## WORK TO COMPLETE
Output range, inclusive: from the line containing "met1 | 43 | 139000 | 33.3" to the line containing "Settings: a change". Restate those lines from the data below word for word and only those.

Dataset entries

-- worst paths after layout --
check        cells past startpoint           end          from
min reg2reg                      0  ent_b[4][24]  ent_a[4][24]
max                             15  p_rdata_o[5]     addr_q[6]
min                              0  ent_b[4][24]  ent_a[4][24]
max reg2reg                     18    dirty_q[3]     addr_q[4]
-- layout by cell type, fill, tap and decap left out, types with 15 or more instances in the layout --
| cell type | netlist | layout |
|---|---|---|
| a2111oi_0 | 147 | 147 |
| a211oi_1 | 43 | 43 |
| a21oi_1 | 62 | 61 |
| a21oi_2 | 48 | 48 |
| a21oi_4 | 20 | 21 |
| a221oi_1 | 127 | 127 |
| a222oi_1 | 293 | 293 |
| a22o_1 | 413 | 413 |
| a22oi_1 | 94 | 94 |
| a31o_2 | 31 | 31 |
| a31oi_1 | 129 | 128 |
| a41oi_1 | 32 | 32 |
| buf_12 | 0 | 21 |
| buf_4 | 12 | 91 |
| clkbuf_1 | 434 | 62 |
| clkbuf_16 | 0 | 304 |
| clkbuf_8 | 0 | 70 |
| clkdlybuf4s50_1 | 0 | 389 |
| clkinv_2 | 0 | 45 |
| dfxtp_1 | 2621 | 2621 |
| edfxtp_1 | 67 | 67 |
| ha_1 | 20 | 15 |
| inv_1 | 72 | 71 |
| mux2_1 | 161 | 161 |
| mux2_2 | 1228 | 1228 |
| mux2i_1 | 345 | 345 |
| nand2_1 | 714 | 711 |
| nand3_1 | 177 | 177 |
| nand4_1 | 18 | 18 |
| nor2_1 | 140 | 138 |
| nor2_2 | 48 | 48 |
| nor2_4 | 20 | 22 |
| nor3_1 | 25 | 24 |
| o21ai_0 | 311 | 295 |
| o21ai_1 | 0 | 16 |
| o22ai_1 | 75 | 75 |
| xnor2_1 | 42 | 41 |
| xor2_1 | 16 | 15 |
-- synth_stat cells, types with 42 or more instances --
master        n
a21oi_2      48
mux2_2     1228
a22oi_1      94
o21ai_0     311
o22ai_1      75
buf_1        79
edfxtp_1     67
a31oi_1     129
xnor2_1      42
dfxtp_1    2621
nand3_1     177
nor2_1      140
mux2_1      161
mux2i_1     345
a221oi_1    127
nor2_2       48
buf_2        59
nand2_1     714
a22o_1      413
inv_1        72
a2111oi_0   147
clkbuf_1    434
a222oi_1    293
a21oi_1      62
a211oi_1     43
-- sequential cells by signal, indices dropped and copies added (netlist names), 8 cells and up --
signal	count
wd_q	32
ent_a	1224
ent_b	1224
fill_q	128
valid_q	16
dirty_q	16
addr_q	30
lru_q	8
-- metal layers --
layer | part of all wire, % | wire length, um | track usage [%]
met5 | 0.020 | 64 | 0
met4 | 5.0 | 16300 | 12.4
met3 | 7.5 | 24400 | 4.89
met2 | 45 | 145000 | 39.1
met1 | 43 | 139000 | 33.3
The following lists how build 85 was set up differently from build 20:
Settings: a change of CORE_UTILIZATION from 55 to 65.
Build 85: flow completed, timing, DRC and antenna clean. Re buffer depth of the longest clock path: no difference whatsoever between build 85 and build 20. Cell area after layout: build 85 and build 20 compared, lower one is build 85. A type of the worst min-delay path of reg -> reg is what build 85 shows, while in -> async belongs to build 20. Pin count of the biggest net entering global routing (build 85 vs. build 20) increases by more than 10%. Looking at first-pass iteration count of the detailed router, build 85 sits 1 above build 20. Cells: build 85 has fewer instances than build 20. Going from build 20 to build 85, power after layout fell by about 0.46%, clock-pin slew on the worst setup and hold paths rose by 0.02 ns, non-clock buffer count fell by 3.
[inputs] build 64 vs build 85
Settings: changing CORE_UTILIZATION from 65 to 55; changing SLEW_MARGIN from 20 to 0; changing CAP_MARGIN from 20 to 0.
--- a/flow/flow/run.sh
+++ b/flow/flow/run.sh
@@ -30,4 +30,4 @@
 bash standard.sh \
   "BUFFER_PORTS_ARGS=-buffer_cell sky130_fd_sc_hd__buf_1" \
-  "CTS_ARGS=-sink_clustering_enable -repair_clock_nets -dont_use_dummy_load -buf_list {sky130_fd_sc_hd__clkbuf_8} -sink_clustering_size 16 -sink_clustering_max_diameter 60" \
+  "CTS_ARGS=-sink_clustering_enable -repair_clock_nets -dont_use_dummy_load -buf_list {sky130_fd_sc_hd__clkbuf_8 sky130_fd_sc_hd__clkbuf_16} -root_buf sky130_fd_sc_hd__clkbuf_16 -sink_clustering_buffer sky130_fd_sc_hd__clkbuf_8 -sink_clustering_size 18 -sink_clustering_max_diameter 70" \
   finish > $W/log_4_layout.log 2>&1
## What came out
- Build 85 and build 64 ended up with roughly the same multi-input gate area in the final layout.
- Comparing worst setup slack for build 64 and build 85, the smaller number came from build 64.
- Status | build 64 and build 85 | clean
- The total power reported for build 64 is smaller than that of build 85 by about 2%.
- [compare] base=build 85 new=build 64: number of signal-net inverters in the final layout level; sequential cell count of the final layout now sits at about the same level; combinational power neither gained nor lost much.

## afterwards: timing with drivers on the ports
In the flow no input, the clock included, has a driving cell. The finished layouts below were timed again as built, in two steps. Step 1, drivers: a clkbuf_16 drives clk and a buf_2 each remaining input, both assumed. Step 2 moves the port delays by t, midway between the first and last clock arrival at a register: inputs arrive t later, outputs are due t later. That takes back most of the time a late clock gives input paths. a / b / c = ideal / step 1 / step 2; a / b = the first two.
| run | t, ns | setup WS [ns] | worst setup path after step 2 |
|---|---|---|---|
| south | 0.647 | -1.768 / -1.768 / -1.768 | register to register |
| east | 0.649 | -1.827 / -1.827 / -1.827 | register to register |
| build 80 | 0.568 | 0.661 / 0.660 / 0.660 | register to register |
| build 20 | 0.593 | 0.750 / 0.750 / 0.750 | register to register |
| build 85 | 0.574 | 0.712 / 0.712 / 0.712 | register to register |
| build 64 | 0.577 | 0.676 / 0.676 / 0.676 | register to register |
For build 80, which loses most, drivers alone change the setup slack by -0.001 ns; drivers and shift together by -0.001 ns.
This is an optimization exercise on Yosys and OpenROAD, whose aim is small area, a short achievable clock period and few clock cycles, not a production implementation.
Function was checked by simulation only, so behaviour that the tests miss may differ from the original.
Power is estimated from default activity; no workload was simulated.

Design pcm_frame_to_s16_stereo_mono, start of the top module:
module pcm_frame_to_s16_stereo_mono (
  input  logic                              clk_i,
  input  logic                              rst_ni,
  input  logic                              in_valid,
  output logic                              in_ready,
  input  logic [pfs_pkg::SAMPLE_W-1:0]      in_left_sample,
  input  logic [pfs_pkg::SAMPLE_W-1:0]      in_right_sample,
  input  logic                              in_silent,
  input  logic                              in_end_of_packet,
  output logic                              out_valid,
  input  logic                              out_ready,
  output logic signed [pfs_pkg::PCM16_W-1:0] out_left_pcm16,
  output logic signed [pfs_pkg::PCM16_W-1:0] out_right_pcm16,
  output logic signed [pfs_pkg::MONO_W-1:0]  out_mono_level,
  output logic                              out_last_of_packet,
  input  logic                              psel,
  input  logic                              penable,
  input  logic                              pwrite,
  input  logic [pfs_pkg::APB_AW-1:0]        paddr,
  input  logic [pfs_pkg::APB_DW-1:0]        pwdata,
  output logic [pfs_pkg::APB_DW-1:0]        prdata,
  output logic                              pready
);
For scale: about 1,500 cells after synthesis, ~140 flip-flops, roughly 210 I/O pins, about 14,000 um2 of cells after synthesis.
clock: 6.5 ns
lec_check: 0
abc_clock_period_in_ps: 3500
cap_margin: 20
core_margin: 2
core_utilization: 40
cts_buf_list: sky130_fd_sc_hd__clkbuf_8
place_density: 0.6
setup_slack_margin: 2.5
slew_margin: 20
standard.sh (not shown) runs the stock make flow with config.mk's settings and CLKGATE_MAP_FILE= SYNTH_SCRIPT=/design/flow/synth_recipe.tcl, a recipe that flattens the netlist after the stock synthesis.
==> flow/flow/run.sh <==
#!/bin/bash
set -euo pipefail
export BUFFER_PORTS_ARGS="-buffer_cell sky130_fd_sc_hd__buf_2"
bash standard.sh > standard.log 2>&1
Testbench counts at the start, summed over its fixed seeds: cycles 18,402.
Background: an optimization exercise with open tools, aiming at small area. Do not read the settings as production practice. At most, simulation tests tie the RTL to the original design; equivalence was not proved. Power and IR drop assume default switching activity.

==> inputs of garnet <==
==> flow/design.v (excerpt) <==
module dither_top (
    input  logic [23:0] din,
    input  logic        clk,
    input  logic        rst,
    input  logic        hs_in,
    input  logic        vs_in,
    input  logic        de_in,
    output logic [23:0] dout,
    output logic        hs_out,
    output logic        vs_out,
    output logic        de_out
);
    localparam int NST = 52;
    localparam int NGR = 50;
    logic [NST-1:0] de_sr;
    logic [NST-1:0] hs_sr;
    logic [NST-1:0] vs_sr;
    always_ff @(posedge clk) begin
        de_sr <= {de_sr[NST-2:0], de_in};
        hs_sr <= {hs_sr[NST-2:0], hs_in};
        vs_sr <= {vs_sr[NST-2:0], vs_in};
    end
    logic [4:0] q_hi;    
    logic       q_cy;    
    logic       de_q;
    logic [5:0] w7;
    logic [4:0] w5;
    logic [3:0] w3;
    logic [2:0] w1;
    localparam logic [11:0] COL_RST = 12'd4045;
    logic       all_ok;      
    logic       col_zero;
    logic       ok50;        
    logic       ok51;        
    logic       col_en;
    assign ok50 = all_ok | col_zero;
    assign ok51 = all_ok;
    assign de_q = de_sr[50] & ok50;
    always_ff @(posedge clk) begin
        all_ok <= ~rst & ok50;
    end
    error_quantizer error_quantizer_i (
  ...
==> flow/config.mk <==
export PLATFORM = sky130hd
export DESIGN_NAME = dither_top
export DESIGN_NICKNAME = dither_top
export VERILOG_FILES = /design/flow/design.v
export SDC_FILE = /design/flow/constraint.sdc
export NUM_CORES = 4
export LEC_CHECK = 0
export ABC_AREA = 1
export CAP_MARGIN = 20
export CORE_MARGIN = 2
export CORE_UTILIZATION = 60
export SLEW_MARGIN = 20
==> flow/constraint.sdc <==
create_clock -name core_clock -period 7.0 [get_ports {clk}]
set_input_delay 1.4000 -clock core_clock [delete_from_list [all_inputs] [get_ports {clk}]]
set_output_delay 1.4000 -clock core_clock [all_outputs]
set_load 0.01 [all_outputs]
standard.sh (not shown) runs the stock make flow with config.mk's settings and CLKGATE_MAP_FILE= SYNTH_SCRIPT=/design/flow/synth_recipe.tcl, a recipe that flattens the netlist after the stock synthesis.
==> flow/flow/run.sh <==
#!/bin/bash
# Layout flow: the standard flow (standard.sh) with three changes:
#  - after the standard synthesis, its combinational cells (all but the flip-flops and the
#    full/half-adder cells, which keep their instances and names) are mapped again by ABC with an
#    area-only script (flow/remap.ys); the flow then goes on from that netlist
#  - clock tree: larger sink clusters on clkbuf_8 leaf buffers and no dummy loads
#  - port buffers: the smallest buffer cell instead of the resizer's pick
# Logs here: standard_synth.log, remap.log, standard.log; ORFS's per-step logs under orfs/logs.
set -euo pipefail
export CTS_ARGS="-sink_clustering_enable -repair_clock_nets -dont_use_dummy_load -sink_clustering_size 20 -sink_clustering_max_diameter 55 -buf_list sky130_fd_sc_hd__clkbuf_8"
export BUFFER_PORTS_ARGS="-buffer_cell sky130_fd_sc_hd__buf_1"
R=$PWD/orfs/results/${FLOW_PLATFORM}/dither_top/base
LIB=$FLOW_HOME/platforms/${FLOW_PLATFORM}/lib/sky130_fd_sc_hd__tt_025C_1v80.lib
YOSYS=$FLOW_HOME/../tools/install/yosys/bin/yosys

bash standard.sh synth > standard_synth.log 2>&1
cp "$R/1_2_yosys.v" "$R/1_2_yosys_standard.v"
sed -e "s#LIBFILE#$LIB#g" -e "s#IN_NETLIST#$R/1_2_yosys_standard.v#" -e "s#OUT_NETLIST#$R/1_2_yosys.v#" \
    flow/remap.ys > remap_run.ys
"$YOSYS" -s remap_run.ys > remap.log 2>&1
rm -f "$R/1_synth.odb" "$R/1_synth.sdc"
bash standard.sh finish > standard.log 2>&1
Other scripts of this flow, unchanged in this note and not shown: flow/flow/remap.ys
==> amber: changes against garnet <==
CORE_UTILIZATION = 80   (was 60)
==> comparison table <==
item	garnet	amber
Number of non-clock buffers in the layout	54	55
Switching portion of total power	0.211	0.234
P_clk	0.00136 W	0.00137 W
First-pass GRT wire length	30.6 mm	46.1 mm
Area inside the core boundary	25300 sq um	19300 sq um
Worst setup slack before clock tree synthesis	1.27 ns	0.966 ns
CP Data Required Time	7.41 ns	7.46 ns
Via total after detailed routing	6732	7743
Grt met1 use	0.202	0.324
Violation count after the first detailed-routing iteration	345	578
Relative contribution of combinational cells to total power	0.048	0.061
Minimum hold slack	0.300 ns	0.289 ns
Leakage power	6.70 nW	6.70 nW
Clk latency of the worst-skew pair	0.56 ns	0.58 ns
Run status	no timing/DRC/antenna violations	no timing/DRC/antenna violations
Total Wirelength	18.5 mm	29.5 mm
Worst R2R Setup Slack	1.21 ns	0.62 ns
Last weighted congestion value of the routability-driven placer	0.791	0.879
Worst IR Drop VDD	0.000281 V	0.000309 V
Worst-case headroom to the max-slew limit	0.526	0.385
Fin Clk Skew	0.0756 ns	0.0848 ns
Routing usage on met2	0.223	0.550
Slew at the pin closest to its max-slew limit	0.709 ns	0.916 ns
Well Taps	330	265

## ANSWER BOX
met1 | 43 | 139000 | 33.3
The following lists how build 85 was set up differently from build 20:
Settings: a change of CORE_UTILIZATION from 55 to 65.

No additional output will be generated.